Schrotter: „Das sind auf jeden Fall noch maßgebliche Kriterien. Am Ende des Tages muss ein Unternehmen Gewinne schreiben, um nachhaltig Mehrwert für den Aktionär zu schaffen. Für diese Ertragskraft wird auch bezahlt. Wieviel, kann nicht irrelevant sein. Wir bei KEPLER beziehen in einer relativen Bewertung eines Unternehmens auch die Verschuldung mit ein. EnterpriseValue (Marktwert des Eigenkapitals und Wert der Netto-Schulden) zu einer Bilanzkennzahl wie EBITDA (Gewinn vor Zinsen, Steuern, Abschreibungen auf Sachanlagen und Abschreibungen auf immaterielle Vermögensgegenstände) ist eine unserer bevorzugten Kennzahlen in Bezug auf Value. Je billiger, desto attraktiver.“
Wie reagieren Sie darauf, dass Value gegenber Growth schon länger hinterherhinkt? Verändern Sie Ihre Anlagestrategie bzw. haben Sie die schon verändert?

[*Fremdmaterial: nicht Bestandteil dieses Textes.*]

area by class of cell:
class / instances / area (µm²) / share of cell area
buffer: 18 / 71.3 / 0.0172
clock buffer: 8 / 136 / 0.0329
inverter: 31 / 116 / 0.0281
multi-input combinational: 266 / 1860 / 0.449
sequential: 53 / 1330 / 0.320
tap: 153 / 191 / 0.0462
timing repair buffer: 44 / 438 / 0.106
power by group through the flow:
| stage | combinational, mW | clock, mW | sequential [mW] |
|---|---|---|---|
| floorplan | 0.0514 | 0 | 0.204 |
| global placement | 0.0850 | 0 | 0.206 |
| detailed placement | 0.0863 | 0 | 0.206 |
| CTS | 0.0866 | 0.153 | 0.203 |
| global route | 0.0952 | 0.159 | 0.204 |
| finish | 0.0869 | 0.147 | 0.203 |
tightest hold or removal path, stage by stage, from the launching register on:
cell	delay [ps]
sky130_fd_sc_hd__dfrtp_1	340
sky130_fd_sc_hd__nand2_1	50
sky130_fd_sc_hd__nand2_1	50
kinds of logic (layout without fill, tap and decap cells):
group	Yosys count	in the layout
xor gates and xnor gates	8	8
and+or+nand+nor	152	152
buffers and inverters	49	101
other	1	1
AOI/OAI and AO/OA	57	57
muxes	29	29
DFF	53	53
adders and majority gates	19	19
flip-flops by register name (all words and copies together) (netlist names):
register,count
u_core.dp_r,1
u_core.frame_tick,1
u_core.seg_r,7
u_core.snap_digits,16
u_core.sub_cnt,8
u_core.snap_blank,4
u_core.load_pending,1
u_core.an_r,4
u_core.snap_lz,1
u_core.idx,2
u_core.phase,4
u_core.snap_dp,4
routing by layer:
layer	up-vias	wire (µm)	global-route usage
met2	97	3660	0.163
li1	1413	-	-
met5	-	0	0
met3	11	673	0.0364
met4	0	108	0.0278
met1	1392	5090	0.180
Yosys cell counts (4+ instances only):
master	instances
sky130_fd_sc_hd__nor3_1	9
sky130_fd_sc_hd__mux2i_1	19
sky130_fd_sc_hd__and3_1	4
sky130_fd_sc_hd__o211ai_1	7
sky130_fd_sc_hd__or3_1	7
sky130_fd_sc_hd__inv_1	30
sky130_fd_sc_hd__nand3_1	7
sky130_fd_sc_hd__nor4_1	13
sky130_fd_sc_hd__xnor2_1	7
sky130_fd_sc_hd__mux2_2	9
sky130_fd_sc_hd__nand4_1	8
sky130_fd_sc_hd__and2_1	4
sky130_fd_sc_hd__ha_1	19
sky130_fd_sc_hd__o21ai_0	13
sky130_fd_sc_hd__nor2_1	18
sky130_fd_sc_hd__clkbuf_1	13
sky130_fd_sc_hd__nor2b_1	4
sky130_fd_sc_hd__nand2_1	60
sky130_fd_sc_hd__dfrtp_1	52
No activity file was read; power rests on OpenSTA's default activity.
===== src/rtl/bcd7_pkg.sv =====
// Shared definitions for the BCD adder / scanned 7-segment display block.
//   state_e      : adder FSM state encoding (IDLE, ADD, DONE)
//   SEG_0..SEG_9 : active-low digit patterns, bit [0]=a ... bit [6]=g
//   SEG_BLANK    : every segment off
//   SEG_DASH     : only segment g lit
package bcd7_pkg;

    typedef enum logic [1:0] {
        IDLE = 2'd0,
        ADD  = 2'd1,
        DONE = 2'd2
    } state_e;

    localparam logic [6:0] SEG_0     = 7'h40;
    localparam logic [6:0] SEG_1     = 7'h79;
    localparam logic [6:0] SEG_2     = 7'h24;
    localparam logic [6:0] SEG_3     = 7'h30;
    localparam logic [6:0] SEG_4     = 7'h19;
    localparam logic [6:0] SEG_5     = 7'h12;
    localparam logic [6:0] SEG_6     = 7'h02;
    localparam logic [6:0] SEG_7     = 7'h78;
    localparam logic [6:0] SEG_8     = 7'h00;
    localparam logic [6:0] SEG_9     = 7'h10;
    localparam logic [6:0] SEG_BLANK = 7'h7F;
    localparam logic [6:0] SEG_DASH  = 7'h3F;

endpackage


===== src/rtl/bcd_to_7seg.sv =====
// Combinational BCD to active-low 7-segment decoder.
//   digit : 4-bit BCD value
//   blank : force all segments off
//   dash  : force a dash (only g lit); takes priority over blank
//   seg   : active-low segments, [0]=a ... [6]=g
module bcd_to_7seg
    import bcd7_pkg::*;
(
    input  logic [3:0] digit,
    input  logic       blank,
    input  logic       dash,
    output logic [6:0] seg
);

    always_comb begin
        seg = SEG_BLANK;
        if (dash) begin
            seg = SEG_DASH;
        end else if (!blank) begin
            case (digit)
                4'd0:    seg = SEG_0;
                4'd1:    seg = SEG_1;
                4'd2:    seg = SEG_2;
                4'd3:    seg = SEG_3;
                4'd4:    seg = SEG_4;
                4'd5:    seg = SEG_5;
                4'd6:    seg = SEG_6;
                4'd7:    seg = SEG_7;
                4'd8:    seg = SEG_8;
                4'd9:    seg = SEG_9;
                // A non-BCD code can only reach here from a bad add, which
                // already forces dashes; show a dash anyway to be safe.
                default: seg = SEG_DASH;
            endcase
        end
    end

endmodule


===== src/rtl/bcd_adder_scan_display.sv =====
// Digit-serial BCD adder feeding a multiplexed 7-segment display.
//   clk, rst     : single clock, synchronous active-high reset
//   start, a, b  : add request and NDIG-digit BCD operands
//   busy, done   : adder status (busy in ADD/DONE, done one-cycle pulse)
//   err          : last operands held a non-BCD digit
//   an           : active-low one-hot digit enable (NDIG+1 digits)
//   segment, dp  : active-low segments and decimal point
//   led          : BCD value of the digit currently scanned
module bcd_adder_scan_display
    import bcd7_pkg::*;
#(
    parameter int NDIG        = 4,
    parameter int REFRESH_DIV = 100000,
    parameter int LZB         = 1
) (
    input  logic              clk,
    input  logic              rst,
    input  logic              start,
    input  logic [4*NDIG-1:0] a,
    input  logic [4*NDIG-1:0] b,
    output logic              busy,
    output logic              done,
    output logic              err,
    output logic [NDIG:0]     an,
    output logic [6:0]        segment,
    output logic              dp,
    output logic [3:0]        led
);

    localparam int IDX_W = $clog2(NDIG + 1);
    localparam int CNT_W = $clog2(REFRESH_DIV);
    localparam int RW    = 4 * (NDIG + 1);

    state_e            state_q, state_d;
    logic [4*NDIG-1:0] a_q, a_d, b_q, b_d;
    logic              carry_q, carry_d;
    logic [IDX_W-1:0]  idx_q, idx_d;
    logic [RW-1:0]     res_q, res_d;
    logic [RW-1:0]     disp_q, disp_d;
    logic              err_flag_q, err_flag_d;
    logic              err_q, err_d;
    logic              done_q, done_d;
    logic [CNT_W-1:0]  cnt_q, cnt_d;
    logic [IDX_W-1:0]  scan_q, scan_d;

    logic [3:0]        dig_a, dig_b, cur_digit;
    logic [4:0]        sum;
    logic [NDIG:0]     zero_from;
    logic              blank_cur;

    assign dig_a = a_q[4*idx_q +: 4];
    assign dig_b = b_q[4*idx_q +: 4];

    // Adder FSM: one digit per ADD cycle, then a single DONE cycle that
    // publishes the result to the display register.
    always_comb begin
        state_d    = state_q;
        a_d        = a_q;
        b_d        = b_q;
        carry_d    = carry_q;
        idx_d      = idx_q;
        res_d      = res_q;
        disp_d     = disp_q;
        err_flag_d = err_flag_q;
        err_d      = err_q;
        done_d     = 1'b0;
        sum        = {1'b0, dig_a} + {1'b0, dig_b} + {4'b0, carry_q};
        case (state_q)
            IDLE: begin
                if (start) begin
                    a_d        = a;
                    b_d        = b;
                    carry_d    = 1'b0;
                    idx_d      = '0;
                    res_d      = '0;
                    err_flag_d = 1'b0;
                    state_d    = ADD;
                end
            end
            ADD: begin
                if (dig_a > 4'd9 || dig_b > 4'd9) begin
                    err_flag_d = 1'b1;
                end
                // Decimal adjust: adding 6 skips the six unused codes.
                if (sum > 5'd9) begin
                    res_d[4*idx_q +: 4] = 4'(sum + 5'd6);
                    carry_d             = 1'b1;
                end else begin
                    res_d[4*idx_q +: 4] = sum[3:0];
                    carry_d             = 1'b0;
                end
                idx_d = idx_q + 1'b1;
                if (idx_q == IDX_W'(NDIG - 1)) begin
                    state_d = DONE;
                end
            end
            DONE: begin
                res_d[RW-1 -: 4] = {3'b0, carry_q};
                disp_d           = {3'b0, carry_q, res_q[4*NDIG-1:0]};
                err_d            = err_flag_q;
                done_d           = 1'b1;
                state_d          = IDLE;
            end
            default: state_d = IDLE;
        endcase
    end

    // Free-running refresh divider and scan index.
    always_comb begin
        cnt_d  = cnt_q + 1'b1;
        scan_d = scan_q;
        if (cnt_q == CNT_W'(REFRESH_DIV - 1)) begin
            cnt_d  = '0;
            scan_d = (scan_q == IDX_W'(NDIG)) ? '0 : scan_q + 1'b1;
        end
    end

    always_ff @(posedge clk) begin
        if (rst) begin
            state_q    <= IDLE;
            a_q        <= '0;
            b_q        <= '0;
            carry_q    <= 1'b0;
            idx_q      <= '0;
            res_q      <= '0;
            disp_q     <= '0;
            err_flag_q <= 1'b0;
            err_q      <= 1'b0;
            done_q     <= 1'b0;
            cnt_q      <= '0;
            scan_q     <= '0;
        end else begin
            state_q    <= state_d;
            a_q        <= a_d;
            b_q        <= b_d;
            carry_q    <= carry_d;
            idx_q      <= idx_d;
            res_q      <= res_d;
            disp_q     <= disp_d;
            err_flag_q <= err_flag_d;
            err_q      <= err_d;
            done_q     <= done_d;
            cnt_q      <= cnt_d;
            scan_q     <= scan_d;
        end
    end

    // zero_from[i] is set when digit i and every digit above it are zero,
    // which is exactly the leading-zero condition for digit i.
    always_comb begin
        zero_from       = '0;
        zero_from[NDIG] = (disp_q[4*NDIG +: 4] == 4'd0);
        for (int i = NDIG - 1; i >= 0; i--) begin
            zero_from[i] = (disp_q[4*i +: 4] == 4'd0) && zero_from[i+1];
        end
    end

    assign cur_digit = disp_q[4*scan_q +: 4];
    assign blank_cur = (LZB != 0) && (scan_q != '0) && zero_from[scan_q];

    assign busy = (state_q != IDLE);
    assign done = done_q;
    assign err  = err_q;
    assign an   = ~((NDIG + 1)'(1) << scan_q);
    assign dp   = ~err_q;
    assign led  = (err_q || blank_cur) ? 4'd0 : cur_digit;

    bcd_to_7seg u_dec (
        .digit (cur_digit),
        .blank (blank_cur),
        .dash  (err_q),
        .seg   (segment)
    );

endmodule
**src/rtl/pipe_pkg.sv**
```systemverilog
// Shared types and constants for the MIPS inter-stage pipeline registers.
package pipe_pkg;

  localparam logic [1:0] ST_EMPTY = 2'd0;
  localparam logic [1:0] ST_ONE   = 2'd1;
  localparam logic [1:0] ST_TWO   = 2'd2;

  typedef enum logic [1:0] {
    S_EMPTY = ST_EMPTY,
    S_ONE   = ST_ONE,
    S_TWO   = ST_TWO
  } stage_state_e;

  localparam logic [31:0] MIPS_NOP = 32'h0000_0000;

  // Payload widths of the four stage boundaries
  localparam int unsigned IFID_W  = 64;
  localparam int unsigned IDEX_W  = 147;
  localparam int unsigned EXMEM_W = 107;
  localparam int unsigned MEMWB_W = 71;

endpackage

```
**src/rtl/pipe_stage_stats.sv**
```systemverilog
// Saturating stall / flush event counters for one pipeline stage register.
module pipe_stage_stats #(
  parameter int unsigned CNT_W = 16
) (
  input  logic             clk,
  input  logic             rst,
  input  logic             stall_i,
  input  logic             flush_hit_i,
  output logic [CNT_W-1:0] stall_cnt_o,
  output logic [CNT_W-1:0] flush_cnt_o
);

  logic [CNT_W-1:0] stall_q, stall_d;
  logic [CNT_W-1:0] flush_q, flush_d;

  // Increment on event, hold at all-ones
  always_comb begin
    stall_d = stall_q;
    flush_d = flush_q;
    if (stall_i && (stall_q != {CNT_W{1'b1}})) stall_d = stall_q + CNT_W'(1);
    if (flush_hit_i && (flush_q != {CNT_W{1'b1}})) flush_d = flush_q + CNT_W'(1);
  end

  always_ff @(posedge clk) begin
    if (rst) begin
      stall_q <= '0;
      flush_q <= '0;
    end else begin
      stall_q <= stall_d;
      flush_q <= flush_d;
    end
  end

  assign stall_cnt_o = stall_q;
  assign flush_cnt_o = flush_q;

endmodule

```
**src/rtl/pipe_stage_reg.sv**
```systemverilog
// Valid/ready pipeline stage register with a 2-entry skid buffer and synchronous flush.
// Define PIPE_STAGE_STATS_EN to add the stall_cnt / flush_cnt statistics ports.
module pipe_stage_reg
  import pipe_pkg::*;
#(
  parameter int unsigned       DATA_W    = IFID_W,
  parameter logic [DATA_W-1:0] RESET_VAL = DATA_W'(MIPS_NOP),
  parameter int unsigned       CNT_W     = 16
) (
  input  logic              clk,
  input  logic              rst,
  input  logic              flush,
  input  logic              in_valid,
  output logic              in_ready,
  input  logic [DATA_W-1:0] in_data,
  output logic              out_valid,
  input  logic              out_ready,
  output logic [DATA_W-1:0] out_data
`ifdef PIPE_STAGE_STATS_EN
  ,
  output logic [CNT_W-1:0]  stall_cnt,
  output logic [CNT_W-1:0]  flush_cnt
`endif
);

  if ((DATA_W == 0) || (CNT_W == 0)) begin : g_param_chk
    $error("pipe_stage_reg: DATA_W and CNT_W must be non-zero");
  end

  stage_state_e      state_q, state_d;
  logic [DATA_W-1:0] main_q, main_d;
  logic [DATA_W-1:0] skid_q, skid_d;
  logic              in_ready_q;
  logic              out_valid_q;
  logic              in_xfer;
  logic              out_xfer;

  assign in_xfer  = in_valid & in_ready_q;
  assign out_xfer = out_valid_q & out_ready;

  // Occupancy FSM and main/skid steering; flush overrides every transfer
  always_comb begin
    state_d = state_q;
    main_d  = main_q;
    skid_d  = skid_q;
    case (state_q)
      S_EMPTY: begin
        if (in_xfer) begin
          state_d = S_ONE;
          main_d  = in_data;
        end
      end
      S_ONE: begin
        if (in_xfer && out_xfer) begin
          main_d = in_data;
        end else if (in_xfer) begin
          state_d = S_TWO;
          skid_d  = in_data;
        end else if (out_xfer) begin
          state_d = S_EMPTY;
        end
      end
      S_TWO: begin
        if (out_xfer) begin
          state_d = S_ONE;
          main_d  = skid_q;
        end
      end
      default: state_d = S_EMPTY;
    endcase
    if (flush) begin
      state_d = S_EMPTY;
      main_d  = RESET_VAL;
    end
  end

  // Handshake flags are registered from next state so ready never depends on out_ready combinationally
  always_ff @(posedge clk) begin
    if (rst) begin
      state_q     <= S_EMPTY;
      main_q      <= RESET_VAL;
      skid_q      <= RESET_VAL;
      in_ready_q  <= 1'b1;
      out_valid_q <= 1'b0;
    end else begin
      state_q     <= state_d;
      main_q      <= main_d;
      skid_q      <= skid_d;
      in_ready_q  <= (state_d != S_TWO);
      out_valid_q <= (state_d != S_EMPTY);
    end
  end

  assign in_ready  = in_ready_q;
  assign out_valid = out_valid_q;
  assign out_data  = main_q;

`ifdef PIPE_STAGE_STATS_EN
  pipe_stage_stats #(
    .CNT_W (CNT_W)
  ) u_stats (
    .clk         (clk),
    .rst         (rst),
    .stall_i     (out_valid_q & ~out_ready),
    .flush_hit_i (flush & out_valid_q),
    .stall_cnt_o (stall_cnt),
    .flush_cnt_o (flush_cnt)
  );
`endif

endmodule

```
**src/rtl/seg7_scan_ctrl_pkg.sv**
```systemverilog
// Shared constants and helpers for the multiplexed 7-segment scan controller.
// Scan states are plain constants so older tools and netlists see fixed encodings.
package seg7_pkg;

    typedef logic [1:0] state_t;

    localparam state_t ST_OFF   = 2'd0;
    localparam state_t ST_BLANK = 2'd1;
    localparam state_t ST_SHOW  = 2'd2;

    localparam logic [3:0] BCD_MAX    = 4'd9;
    localparam logic [7:0] ANODE_OFF  = 8'hFF;
    localparam int         MAX_DIGITS = 8;

    // Callers zero-extend their packed BCD word to the widest supported display.
    function automatic logic [3:0] bcd_digit(input logic [4*MAX_DIGITS-1:0] v,
                                             input logic [2:0] i);
        return v[{i, 2'b00} +: 4];
    endfunction

endpackage

```
**src/rtl/seg7_scan_ctrl_if.sv**
```systemverilog
// Control, value handshake and pin-side signals of the scan controller.
// The master side belongs to whoever drives the controller; the slave side is the controller.
interface seg7_scan_ctrl_if #(parameter int NUM_DIGITS = 4);

    logic                    en;
    logic                    lz_en;
    logic [4*NUM_DIGITS-1:0] value_in;
    logic                    value_valid;
    logic                    value_ready;
    logic [6:0]              num;
    logic [NUM_DIGITS-1:0]   an;
    logic                    frame_tick;

    modport master (
        output en, lz_en, value_in, value_valid,
        input  value_ready, num, an, frame_tick
    );

    modport slave (
        input  en, lz_en, value_in, value_valid,
        output value_ready, num, an, frame_tick
    );

endinterface

```
**src/rtl/seg7_scan_ctrl_prescaler.sv**
```systemverilog
// Dwell counter: counts 0..SCAN_DIV-1 and flags the last blanking cycle and the last dwell cycle.
module scan_prescaler #(
    parameter int SCAN_DIV     = 50000,
    parameter int BLANK_CYCLES = 500
) (
    input  logic clk,
    input  logic rst,
    input  logic clr_i,
    output logic tc_o,
    output logic blank_end_o
);

    localparam int CW = $clog2(SCAN_DIV);

    logic [CW-1:0] cnt_q;
    logic [CW-1:0] cnt_d;

    assign tc_o        = (cnt_q == CW'(SCAN_DIV - 1));
    assign blank_end_o = (cnt_q == CW'(BLANK_CYCLES - 1));

    always_comb begin
        if (clr_i || tc_o) begin
            cnt_d = '0;
        end else begin
            cnt_d = cnt_q + 1'b1;
        end
    end

    always_ff @(posedge clk) begin
        if (rst) begin
            cnt_q <= '0;
        end else begin
            cnt_q <= cnt_d;
        end
    end

endmodule

```
**src/rtl/seg7_scan_ctrl.sv**
```systemverilog
// Scans NUM_DIGITS common-anode digits through one shared BCD decoder, taking new values
// through a one-deep pending buffer that is only committed at frame boundaries.
module seg7_scan_ctrl
    import seg7_pkg::*;
#(
    parameter int NUM_DIGITS   = 4,
    parameter int SCAN_DIV     = 50000,
    parameter int BLANK_CYCLES = 500
) (
    input  logic              clk,
    input  logic              rst,
    seg7_scan_ctrl_if.slave   bus
);

    localparam int IW = $clog2(NUM_DIGITS);
    localparam int DW = 4 * NUM_DIGITS;
    localparam int VW = 4 * MAX_DIGITS;

    state_t                state_q, state_d;
    logic [IW-1:0]         idx_q, idx_d;
    logic [DW-1:0]         shadow_q, shadow_d;
    logic [DW-1:0]         pend_q, pend_d;
    logic                  pendFull_q, pendFull_d;
    logic [NUM_DIGITS-1:0] an_q, an_d;
    logic [6:0]            num_q, num_d;
    logic                  tick_q, tick_d;

    logic                  prescaleClr;
    logic                  dwellEnd;
    logic                  blankEnd;
    logic                  commit;
    logic                  transfer;
    logic [VW-1:0]         shadowWide;
    logic [3:0]            digit;
    logic                  nonzeroAbove;
    logic                  suppressed;

    assign prescaleClr = (state_q == ST_OFF) || !bus.en;

    scan_prescaler #(
        .SCAN_DIV     (SCAN_DIV),
        .BLANK_CYCLES (BLANK_CYCLES)
    ) u_prescaler (
        .clk         (clk),
        .rst         (rst),
        .clr_i       (prescaleClr),
        .tc_o        (dwellEnd),
        .blank_end_o (blankEnd)
    );

    always_comb begin
        state_d = state_q;
        idx_d   = idx_q;
        tick_d  = 1'b0;
        commit  = 1'b0;
        case (state_q)
            ST_OFF: begin
                idx_d  = '0;
                commit = pendFull_q;
                if (bus.en) begin
                    state_d = ST_BLANK;
                end
            end
            ST_BLANK: begin
                if (blankEnd) begin
                    state_d = ST_SHOW;
                end
            end
            ST_SHOW: begin
                if (dwellEnd) begin
                    state_d = ST_BLANK;
                    if (idx_q == IW'(NUM_DIGITS - 1)) begin
                        idx_d  = '0;
                        tick_d = 1'b1;
                        commit = pendFull_q;
                    end else begin
                        idx_d = idx_q + 1'b1;
                    end
                end
            end
            default: state_d = ST_OFF;
        endcase
        // Disabling mid-scan abandons the frame; a value waiting in OFF still commits there.
        if (!bus.en && state_q != ST_OFF) begin
            state_d = ST_OFF;
            idx_d   = '0;
            tick_d  = 1'b0;
            commit  = 1'b0;
        end
        transfer   = bus.value_valid && !pendFull_q;
        pendFull_d = (pendFull_q && !commit) || transfer;
        pend_d     = transfer ? bus.value_in : pend_q;
        shadow_d   = commit ? pend_q : shadow_q;
    end

    // Pin values are decoded from next-state values so they change on the same edge as the FSM.
    always_comb begin
        shadowWide   = VW'(shadow_d);
        digit        = bcd_digit(shadowWide, 3'(idx_d));
        nonzeroAbove = 1'b0;
        for (int j = 0; j < NUM_DIGITS; j++) begin
            if (j >= int'(idx_d) && bcd_digit(shadowWide, 3'(j)) != 4'd0) begin
                nonzeroAbove = 1'b1;
            end
        end
        suppressed = bus.lz_en && (idx_d != '0) && !nonzeroAbove;
        an_d       = ANODE_OFF[NUM_DIGITS-1:0];
        num_d      = '0;
        if (state_d == ST_SHOW && !suppressed && digit <= BCD_MAX) begin
            an_d[idx_d] = 1'b0;
            num_d       = {3'b000, digit};
        end
    end

    always_ff @(posedge clk) begin
        if (rst) begin
            state_q    <= ST_OFF;
            idx_q      <= '0;
            shadow_q   <= '0;
            pend_q     <= '0;
            pendFull_q <= 1'b0;
            an_q       <= ANODE_OFF[NUM_DIGITS-1:0];
            num_q      <= '0;
            tick_q     <= 1'b0;
        end else begin
            state_q    <= state_d;
            idx_q      <= idx_d;
            shadow_q   <= shadow_d;
            pend_q     <= pend_d;
            pendFull_q <= pendFull_d;
            an_q       <= an_d;
            num_q      <= num_d;
            tick_q     <= tick_d;
        end
    end

    assign bus.value_ready = !pendFull_q;
    assign bus.an          = an_q;
    assign bus.num         = num_q;
    assign bus.frame_tick  = tick_q;

endmodule

```
**src/flat_wrapper.sv**
```systemverilog
// flat-port wrapper written by rule: the top's interface ports become plain ports
module seg7_scan_ctrl_flat import seg7_pkg::*;
#(
    parameter int NUM_DIGITS   = 4,
    parameter int SCAN_DIV     = 50000,
    parameter int BLANK_CYCLES = 500
)
  (clk, rst, bus_en, bus_lz_en, bus_value_in, bus_value_valid, bus_value_ready, bus_num, bus_an, bus_frame_tick);
  seg7_scan_ctrl_if #(.NUM_DIGITS(NUM_DIGITS)) bus_i ();
  input  logic clk;
  input  logic rst;
  input wire logic [$bits(bus_i.en)-1:0] bus_en;
  input wire logic [$bits(bus_i.lz_en)-1:0] bus_lz_en;
  input wire logic [$bits(bus_i.value_in)-1:0] bus_value_in;
  input wire logic [$bits(bus_i.value_valid)-1:0] bus_value_valid;
  output wire logic [$bits(bus_i.value_ready)-1:0] bus_value_ready;
  output wire logic [$bits(bus_i.num)-1:0] bus_num;
  output wire logic [$bits(bus_i.an)-1:0] bus_an;
  output wire logic [$bits(bus_i.frame_tick)-1:0] bus_frame_tick;
  assign bus_i.en = bus_en;
  assign bus_i.lz_en = bus_lz_en;
  assign bus_i.value_in = bus_value_in;
  assign bus_i.value_valid = bus_value_valid;
  assign bus_value_ready = bus_i.value_ready;
  assign bus_num = bus_i.num;
  assign bus_an = bus_i.an;
  assign bus_frame_tick = bus_i.frame_tick;
  seg7_scan_ctrl #(.NUM_DIGITS(NUM_DIGITS), .SCAN_DIV(SCAN_DIV), .BLANK_CYCLES(BLANK_CYCLES)) u_core (.clk(clk), .rst(rst), .bus(bus_i));
endmodule
```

Schrotter: „Unsere Strategie wird regelmäßig intern diskutiert, hinterfragt und bewertet. Obwohl Value schon einige Zeit hinter den Erwartungen zurückbleibt, sind wir weiterhin überzeugt, dass günstig bewertete Unternehmen mittel- bis langfristig outperformen werden. Gründe sind einerseits Investoren, die zu viel für Wachstumserwartungen bei Growth-Aktien bezahlen und andererseits zeigt die Vergangenheit, dass sich Bewertungsunterschiede von Value zu Growth bzw. auch von Value zur eigenen Historie immer wieder einem Durchschnitt annähern. Man wird unter anderem dafür belohnt, diese Phasen der Underperformance „durchzustehen“ - oder anders ausgedrückt, die Value-Risikoprämie einzunehmen. Am Wahrheitsgehalt dieser Aussage hat sich nichts verändert, erstaunlich ist nur die lange Dauer dieser Marktphase.“
Gernot Schrotter, Aktienfondsmanager KEPLER-FONDS KAG ?
Lexikon: Value und Growth
Sogenannte Value-Unternehmen weisen meist eine gute Marktposition, überdurchschnittliche Profitabilität und eine stabile Gewinnentwicklung auf. Unter den Value-Aktien werden diejenigen, die gegenwärtig an der Börse (verglichen mit ähnlichen Unternehmen) unterbewertet scheinen, herausgefiltert. Der Value-Investor spekuliert also darauf, dass der Markt den Wert der Firma – aus welchem Grund auch immer – aktuell unterschätzt.
Der Growth-Investor versucht hingegen, frühzeitig zukünftige Wachstumsmärkte zu erkennen und dann die Unternehmen mit der höchsten Wachstumsdynamik auszuwählen. Das sind oft die Firmen, die sich schon früh größere Anteile an einem boomenden Markt sichern konnten und von ihrer relativen Größe profitieren. Da der Growth-Investor versucht, Potenziale möglichst früh zu erkennen, beruhen seine Entscheidungen aber hauptsächlich auf Erwartungen – und weniger auf bereits bewährten Geschäftsmodellen wie bei Value-Titeln.